DIÁRIO
‘AS BEIRAS’
edição
de 20 de Outubro de 2020
A
malta sem ‘cheta’
e
no ar a obrigatoriedade da ‘gorjeta’
“A ‘trapalhada’ dos
preços nos restaurantes não beneficia ninguém e é factor de enorme insegurança:
água da torneira em copo não descartável gratuita, mas com possibilidade de se
facturar o preço da operação de lavagem do copo; meias-doses proibidas, mas - a
admitir-se a partilha - prato e talher suplementares susceptíveis de cobrança
de um dado valor…
Há já donos de
restaurantes, snacks e cafés a cobrar gorjeta, no Porto, como se de algo de
obrigatório se tratasse. para aliviarem assim os encargos com a folha salarial dos trabalhadores.
Poderá o sector da
restauração fazê-lo sem previsão da lei?”
Apreciada a questão,
cumpre opinar:
1. Tempo
houve em que as gorjetas representavam 10% do consumo e figuravam como parte
suplementar da factura, com carácter de obrigatoriedade: e o sistema admitia-o.
2. Muitos
estabelecimentos serviam-se de tais montantes para compor a folha salarial dos trabalhadores,
com uma base mínima e o mais em resultado da taxa de serviço repartida
equitativamente pelos seus servidores.
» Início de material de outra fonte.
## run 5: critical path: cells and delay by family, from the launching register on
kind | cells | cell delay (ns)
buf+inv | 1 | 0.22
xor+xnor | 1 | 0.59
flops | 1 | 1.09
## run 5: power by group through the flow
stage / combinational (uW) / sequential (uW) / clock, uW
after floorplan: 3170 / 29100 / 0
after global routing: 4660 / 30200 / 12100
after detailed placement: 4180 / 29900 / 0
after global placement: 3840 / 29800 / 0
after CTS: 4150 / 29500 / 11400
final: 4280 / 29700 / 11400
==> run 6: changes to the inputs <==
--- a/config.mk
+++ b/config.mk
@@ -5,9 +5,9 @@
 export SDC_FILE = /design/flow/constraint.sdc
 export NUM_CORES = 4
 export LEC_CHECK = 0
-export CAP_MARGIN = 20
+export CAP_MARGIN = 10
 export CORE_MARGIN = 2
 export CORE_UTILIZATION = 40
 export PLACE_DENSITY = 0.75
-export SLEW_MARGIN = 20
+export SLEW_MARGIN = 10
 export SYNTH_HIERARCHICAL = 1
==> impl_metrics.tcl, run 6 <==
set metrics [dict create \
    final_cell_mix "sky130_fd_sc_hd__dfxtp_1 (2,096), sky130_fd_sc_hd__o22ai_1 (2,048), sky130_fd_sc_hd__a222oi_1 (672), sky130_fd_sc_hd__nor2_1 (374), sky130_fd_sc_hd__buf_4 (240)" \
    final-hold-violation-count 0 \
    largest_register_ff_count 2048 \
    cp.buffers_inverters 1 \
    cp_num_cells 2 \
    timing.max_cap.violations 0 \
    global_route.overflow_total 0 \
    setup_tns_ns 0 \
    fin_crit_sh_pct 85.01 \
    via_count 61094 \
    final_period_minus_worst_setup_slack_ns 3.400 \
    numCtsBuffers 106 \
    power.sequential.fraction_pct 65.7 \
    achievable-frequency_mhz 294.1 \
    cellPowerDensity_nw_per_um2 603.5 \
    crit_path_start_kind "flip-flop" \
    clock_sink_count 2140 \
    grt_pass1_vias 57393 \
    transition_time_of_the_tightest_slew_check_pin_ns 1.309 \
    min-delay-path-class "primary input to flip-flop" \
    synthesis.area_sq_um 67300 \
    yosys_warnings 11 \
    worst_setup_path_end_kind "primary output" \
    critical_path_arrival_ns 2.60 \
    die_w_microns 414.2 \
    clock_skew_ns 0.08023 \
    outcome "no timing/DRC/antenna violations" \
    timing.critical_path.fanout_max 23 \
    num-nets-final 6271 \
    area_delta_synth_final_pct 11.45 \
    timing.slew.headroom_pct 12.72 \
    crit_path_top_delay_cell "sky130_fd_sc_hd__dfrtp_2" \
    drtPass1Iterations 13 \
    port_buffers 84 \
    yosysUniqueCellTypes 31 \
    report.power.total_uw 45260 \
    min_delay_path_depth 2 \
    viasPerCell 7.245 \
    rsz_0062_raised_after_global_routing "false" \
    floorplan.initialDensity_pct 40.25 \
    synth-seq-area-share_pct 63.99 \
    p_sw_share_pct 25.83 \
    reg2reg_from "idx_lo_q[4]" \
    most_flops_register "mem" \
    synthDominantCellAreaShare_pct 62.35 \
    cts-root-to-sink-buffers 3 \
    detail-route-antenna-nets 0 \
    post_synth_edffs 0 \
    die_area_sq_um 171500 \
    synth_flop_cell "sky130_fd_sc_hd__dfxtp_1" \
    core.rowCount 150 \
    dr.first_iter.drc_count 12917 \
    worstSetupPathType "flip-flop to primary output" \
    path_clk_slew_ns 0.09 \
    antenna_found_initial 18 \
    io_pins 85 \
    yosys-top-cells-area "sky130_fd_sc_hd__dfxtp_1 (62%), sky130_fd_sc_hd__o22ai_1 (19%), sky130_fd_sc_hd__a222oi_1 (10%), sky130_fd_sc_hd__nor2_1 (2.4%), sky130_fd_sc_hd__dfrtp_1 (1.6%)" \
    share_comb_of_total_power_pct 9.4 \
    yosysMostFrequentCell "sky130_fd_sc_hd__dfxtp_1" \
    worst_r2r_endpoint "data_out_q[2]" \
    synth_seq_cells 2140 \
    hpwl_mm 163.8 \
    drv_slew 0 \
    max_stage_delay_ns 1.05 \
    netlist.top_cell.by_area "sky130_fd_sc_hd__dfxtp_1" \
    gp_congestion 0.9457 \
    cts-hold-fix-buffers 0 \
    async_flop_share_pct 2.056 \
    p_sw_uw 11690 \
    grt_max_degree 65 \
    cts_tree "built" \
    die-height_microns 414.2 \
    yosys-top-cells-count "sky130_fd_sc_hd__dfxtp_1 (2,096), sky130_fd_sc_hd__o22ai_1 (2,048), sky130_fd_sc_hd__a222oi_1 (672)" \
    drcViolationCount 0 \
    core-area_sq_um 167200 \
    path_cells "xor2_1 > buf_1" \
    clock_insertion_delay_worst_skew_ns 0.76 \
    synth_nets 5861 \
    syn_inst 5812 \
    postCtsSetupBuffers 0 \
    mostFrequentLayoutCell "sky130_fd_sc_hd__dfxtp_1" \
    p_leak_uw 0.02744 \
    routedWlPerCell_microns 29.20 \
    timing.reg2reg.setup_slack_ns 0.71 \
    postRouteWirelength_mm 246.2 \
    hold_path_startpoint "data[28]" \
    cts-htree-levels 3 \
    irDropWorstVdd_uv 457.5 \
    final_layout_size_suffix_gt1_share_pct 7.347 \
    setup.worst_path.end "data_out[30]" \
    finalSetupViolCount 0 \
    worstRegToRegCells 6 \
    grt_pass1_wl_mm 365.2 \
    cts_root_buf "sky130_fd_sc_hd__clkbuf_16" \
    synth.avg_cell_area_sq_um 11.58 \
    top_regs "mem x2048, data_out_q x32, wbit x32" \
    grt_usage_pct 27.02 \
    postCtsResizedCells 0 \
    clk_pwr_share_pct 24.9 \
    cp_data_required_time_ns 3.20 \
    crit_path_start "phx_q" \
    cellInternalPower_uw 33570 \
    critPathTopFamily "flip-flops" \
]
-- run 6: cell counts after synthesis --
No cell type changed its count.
From an optimization exercise on the open Yosys and OpenROAD flow, aimed at small area and a short achievable clock period; shortcuts taken in it are not production practice. Function was checked by simulation only, so behaviour that the tests miss may differ from the original.

==> flow/design.v (excerpt) <==
module ising_core (
    input  logic        clk,
    input  logic        reset,
    input  logic        wr_en,
    input  logic [31:0] wr_addr,
    input  logic [31:0] wdata,
    input  logic [31:0] rd_addr,
    output logic [31:0] rdata,
    input  logic        run,
    input  logic        spin_load,
    input  logic [15:0] spin_init,
    output logic [15:0] spins
);
clock: 8.0 ns
lec_check: 0
cap_margin: 20
core_margin: 2
core_utilization: 40
cts_cluster_diameter: 120
cts_cluster_size: 24
setup_slack_margin: 3.0
slew_margin: 20
standard.sh (not shown) runs the stock make flow with config.mk's settings and CLKGATE_MAP_FILE= SYNTH_SCRIPT=/design/flow/synth_recipe.tcl, a recipe that flattens the netlist after the stock synthesis.
==> flow/flow/run.sh <==
#!/bin/bash
# The standard synthesis, then an inverter clean-up of the netlist around the
# full adders (flow/polar.py), checked against the synthesized netlist by random
# simulation (flow/nsim.py; on any difference the clean-up is dropped), then
# the standard layout from that netlist.
set -euo pipefail
R=orfs/results/$FLOW_PLATFORM/ising_core/base
bash standard.sh synth > synth.log 2>&1
cp $R/1_2_yosys.v synth_netlist.v
cp synth_netlist.v polar_netlist.v
python3 flow/polar.py polar_netlist.v > polar.log 2>&1
if python3 flow/nsim.py synth_netlist.v polar_netlist.v > nsim.log 2>&1 && grep -q " 0 differ, 0 missing" nsim.log; then
  cp polar_netlist.v $R/1_2_yosys.v
  rm -f $R/1_synth.odb $R/1_synth.sdc
fi
bash standard.sh finish > finish.log 2>&1
Other scripts of this flow, unchanged in this note and not shown: flow/flow/nsim.py, flow/flow/polar.py
Then changed:
--- a/flow/config.mk
+++ b/flow/config.mk
@@ -8,5 +8,5 @@
 export CAP_MARGIN = 20
 export CORE_MARGIN = 2
-export CORE_UTILIZATION = 40
+export CORE_UTILIZATION = 50
 export CTS_CLUSTER_DIAMETER = 120
 export CTS_CLUSTER_SIZE = 24
What happened: Global-route usage grows by 9.5 points. Worst hold slack hardly moves. Non-clock buffer count shrinks by 24.
Then changed:
--- a/flow/flow/run.sh
+++ b/flow/flow/run.sh
@@ -3,5 +3,6 @@
 # full adders (flow/polar.py), checked against the synthesized netlist by random
 # simulation (flow/nsim.py; on any difference the clean-up is dropped), then
-# the standard layout from that netlist.
+# the standard layout from that netlist, with power recovery (downsizing
+# off the critical paths) after global routing.
 set -euo pipefail
 R=orfs/results/$FLOW_PLATFORM/ising_core/base
@@ -14,3 +15,3 @@
   rm -f $R/1_synth.odb $R/1_synth.sdc
 fi
-bash standard.sh finish > finish.log 2>&1
+bash standard.sh RECOVER_POWER=100 finish > finish.log 2>&1
--- a/flow/config.mk
+++ b/flow/config.mk
@@ -8,5 +8,5 @@
 export CAP_MARGIN = 20
 export CORE_MARGIN = 2
-export CORE_UTILIZATION = 50
+export CORE_UTILIZATION = 45
 export CTS_CLUSTER_DIAMETER = 120
 export CTS_CLUSTER_SIZE = 24
=> With this change the flow ran to the end with violations: max-capacitance violations, max-slew violations; synthesized area stays the same; setup slack degrades by 1400 ps; design area stays flat; non-clock buffer count goes up by 51; final cell count goes up by 3.4%; worst hold slack improves by 11 ps; clock-buffer cell count goes up by 5; core utilization goes down by 6.2 points.
Then changed:
--- a/flow/flow/run.sh
+++ b/flow/flow/run.sh
@@ -3,6 +3,5 @@
 # full adders (flow/polar.py), checked against the synthesized netlist by random
 # simulation (flow/nsim.py; on any difference the clean-up is dropped), then
-# the standard layout from that netlist, with power recovery (downsizing
-# off the critical paths) after global routing.
+# the standard layout from that netlist.
 set -euo pipefail
 R=orfs/results/$FLOW_PLATFORM/ising_core/base
@@ -15,3 +14,3 @@
   rm -f $R/1_synth.odb $R/1_synth.sdc
 fi
-bash standard.sh RECOVER_POWER=100 finish > finish.log 2>&1
+bash standard.sh finish > finish.log 2>&1
--- a/flow/config.mk
+++ b/flow/config.mk
@@ -11,4 +11,4 @@
 export CTS_CLUSTER_DIAMETER = 120
 export CTS_CLUSTER_SIZE = 24
-export SETUP_SLACK_MARGIN = 3.0
+export SETUP_SLACK_MARGIN = 2.75
 export SLEW_MARGIN = 20
Result: The new run finished with timing, DRC and antenna clean. Setup slack is better by 1300 ps. Wire length came out lower slightly. Synthesized area is unchanged. Critical path depth came out higher by 4. Final area came out lower by a few percent. Via count came out lower by a few percent. Utilization came out lower by 1.4 points. Fmax came out higher by a quarter to a third. Count of clock-buffer cells in the layout does not change.
Then changed:
--- a/flow/config.mk
+++ b/flow/config.mk
@@ -9,6 +9,4 @@
 export CORE_MARGIN = 2
 export CORE_UTILIZATION = 45
-export CTS_CLUSTER_DIAMETER = 120
-export CTS_CLUSTER_SIZE = 24
-export SETUP_SLACK_MARGIN = 2.75
+export SETUP_SLACK_MARGIN = 3.25
 export SLEW_MARGIN = 20
=>
- non-clock buffer count rose by 167
- hold slack is worse by 14 ps

---

Starting RTL as in the previous note.
==> flow/config.mk <==
export PLATFORM = sky130hd
export DESIGN_NAME = ising_core
export DESIGN_NICKNAME = ising_core
export VERILOG_FILES = /design/flow/design.v
export SDC_FILE = /design/flow/constraint.sdc
export NUM_CORES = 4
export LEC_CHECK = 0
export CAP_MARGIN = 20
export CORE_MARGIN = 2
export CORE_UTILIZATION = 35
export CTS_CLUSTER_DIAMETER = 120
export CTS_CLUSTER_SIZE = 24
export SETUP_SLACK_MARGIN = 3.25
export SLEW_MARGIN = 20
==> flow/constraint.sdc <==
create_clock -name core_clock -period 8.0 [get_ports {clk}]
set_input_delay 1.6000 -clock core_clock [delete_from_list [all_inputs] [get_ports {clk}]]
set_output_delay 1.6000 -clock core_clock [all_outputs]
set_load 0.01 [all_outputs]
==> flow/flow/run.sh <==
#!/bin/bash
# The standard synthesis, then an inverter clean-up of the netlist around the
# full adders (flow/polar.py), checked against the synthesized netlist by random
# simulation (flow/nsim.py; on any difference the clean-up is dropped), then
# the standard layout from that netlist.
set -euo pipefail
R=orfs/results/$FLOW_PLATFORM/ising_core/base
bash standard.sh synth > synth.log 2>&1
cp $R/1_2_yosys.v synth_netlist.v
cp synth_netlist.v polar_netlist.v
python3 flow/polar.py polar_netlist.v > polar.log 2>&1
if python3 flow/nsim.py synth_netlist.v polar_netlist.v > nsim.log 2>&1 && grep -q " 0 differ, 0 missing" nsim.log; then
  cp polar_netlist.v $R/1_2_yosys.v
  rm -f $R/1_synth.odb $R/1_synth.sdc
fi
bash standard.sh finish > finish.log 2>&1
Other scripts of this flow, unchanged in this note and not shown: flow/flow/nsim.py, flow/flow/polar.py
Edit:
CORE_UTILIZATION = 45   (was 35)
The new run finished clean.
Flip-flop and latch count is unchanged.
Area after synthesis stays the same.
Register-to-register slack gets better by 0.04 ns.
Cell area barely changes.
Core utilization goes up by 12 points.
Wire length hardly moves.
Edit:
CORE_UTILIZATION = 40   (was 45)
Sequential share of layout area grows by 0.14 points.
Flip-flop and latch count is unchanged.
Non-clock buffer count came out lower by 1.
Edit:
CORE_UTILIZATION = 45   (was 40)
SETUP_SLACK_MARGIN = 3.0   (was 3.25)
Worst hold slack gets better by 0.018 ns.
Worst setup slack degrades by 0.10 ns.
Cell area went down by about 1.6%.
Die area goes down by 11%.
Non-clock buffer count is lower by 68.
Sequential share of layout area is higher by 0.50 points.

---

== before ==
Another version of the RTL of ising_core (not shown whole).
Size in the first run: roughly 4500 cells after synthesis, roughly 170 I/O pins.
Design ising_core, start of the top module:
module ising_core (
    input  logic        clk,
    input  logic        reset,
    input  logic        wr_en,
    input  logic [31:0] wr_addr,
    input  logic [31:0] wdata,
    input  logic [31:0] rd_addr,
    output logic [31:0] rdata,
    input  logic        run,
    input  logic        spin_load,
    input  logic [15:0] spin_init,
    output logic [15:0] spins
);
Settings: LEC_CHECK=0, CAP_MARGIN=20, CORE_MARGIN=2, CORE_UTILIZATION=45, CTS_CLUSTER_DIAMETER=120, CTS_CLUSTER_SIZE=24, SETUP_SLACK_MARGIN=3.0, SLEW_MARGIN=20; clock period 8.0 ns.
Scripts as last shown in full above: flow/flow/run.sh
Other scripts of this flow, unchanged in this note and not shown: flow/flow/nsim.py, flow/flow/polar.py
The final layout from before, which completed every stage, passed the timing, design-rule and antenna checks at the end of the flow.
diff inputs: before => after
Settings: changing SETUP_SLACK_MARGIN from 3.0 to 2.5; removing CTS_CLUSTER_DIAMETER (formerly 120); removing CTS_CLUSTER_SIZE (formerly 24).
Findings:
Compare before and after | maximum level of the CTS H-tree lower: before. Compared with before, overall via count from detail_route in after increased slightly. Diff before and after: setup slack lower in after. [after] first-iteration detailed-routing DRC count fell about 1.1% relative to before. Compared with before, after shows number of buffers created by CTS that has gone up by more than 100%. after gives more total routed wirelength than before did. before → after: final area grew by 350 um2, worst slack at placement shrank by 0.095 ns.

re-timing with driven ports:
How much do the figures lean on ideal ports? The routed layouts below were timed once more, with nothing changed but the port constraints. Step 1: set_driving_cell puts a clkbuf_16 on clk and a buf_2 on each other input, an assumption about the parent block. Step 2, shift: input delay + t, output delay - t, t = (earliest + latest rising clock arrival at the registers) / 2. This alone moves slack from input paths to output paths. Three values: ideal, step 1, step 2; two values: the first two.
run	t, ns	setup slack, ns	worst slew at a driven data input, ns
the first run of note 1	0.761	2.864 / 2.898 / 2.171	0.10
the second run of note 1	0.742	2.638 / 2.697 / 1.955	0.12
the third run of note 1	0.748	1.224 / 1.269 / 0.522	0.12
the fourth run of note 1	0.732	2.573 / 2.625 / 1.893	0.09
the fifth run of note 1	0.784	2.831 / 2.831 / 2.374	0.13
the first run of note 2	0.746	2.844 / 2.844 / 2.619	0.10
the second run of note 2	0.724	2.880 / 2.880 / 2.468	0.16
the third run of note 2	0.742	2.883 / 2.883 / 2.670	0.11
the fourth run of note 2	0.746	2.780 / 2.780 / 2.182	0.12
before	0.770	2.446 / 2.446 / 2.053	0.04
after	0.780	2.242 / 2.295 / 1.515	0.10
The setup slack of after, which loses most, moves by +0.053 ns with the drivers and by -0.727 ns with both steps.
Noutros, os ‘trabalhadores’ percebiam só
e tão só o valor das gorjetas…
3. Em
ano recuado, alterou-se o sistema: os preços deveriam ser globais, neles se
incluindo a gratificação reservada aos trabalhadores, a denominada “taxa de
serviço”, instaurando-se o regime “ttc: toutes
taxes comprises” (“todas as taxas incluídas”).
4. Ainda
assim, subsistiu o hábito, por parte de alguns, de oferecer um montante à parte
aos trabalhadores (a título individual ou como contributo para um ‘monte comum’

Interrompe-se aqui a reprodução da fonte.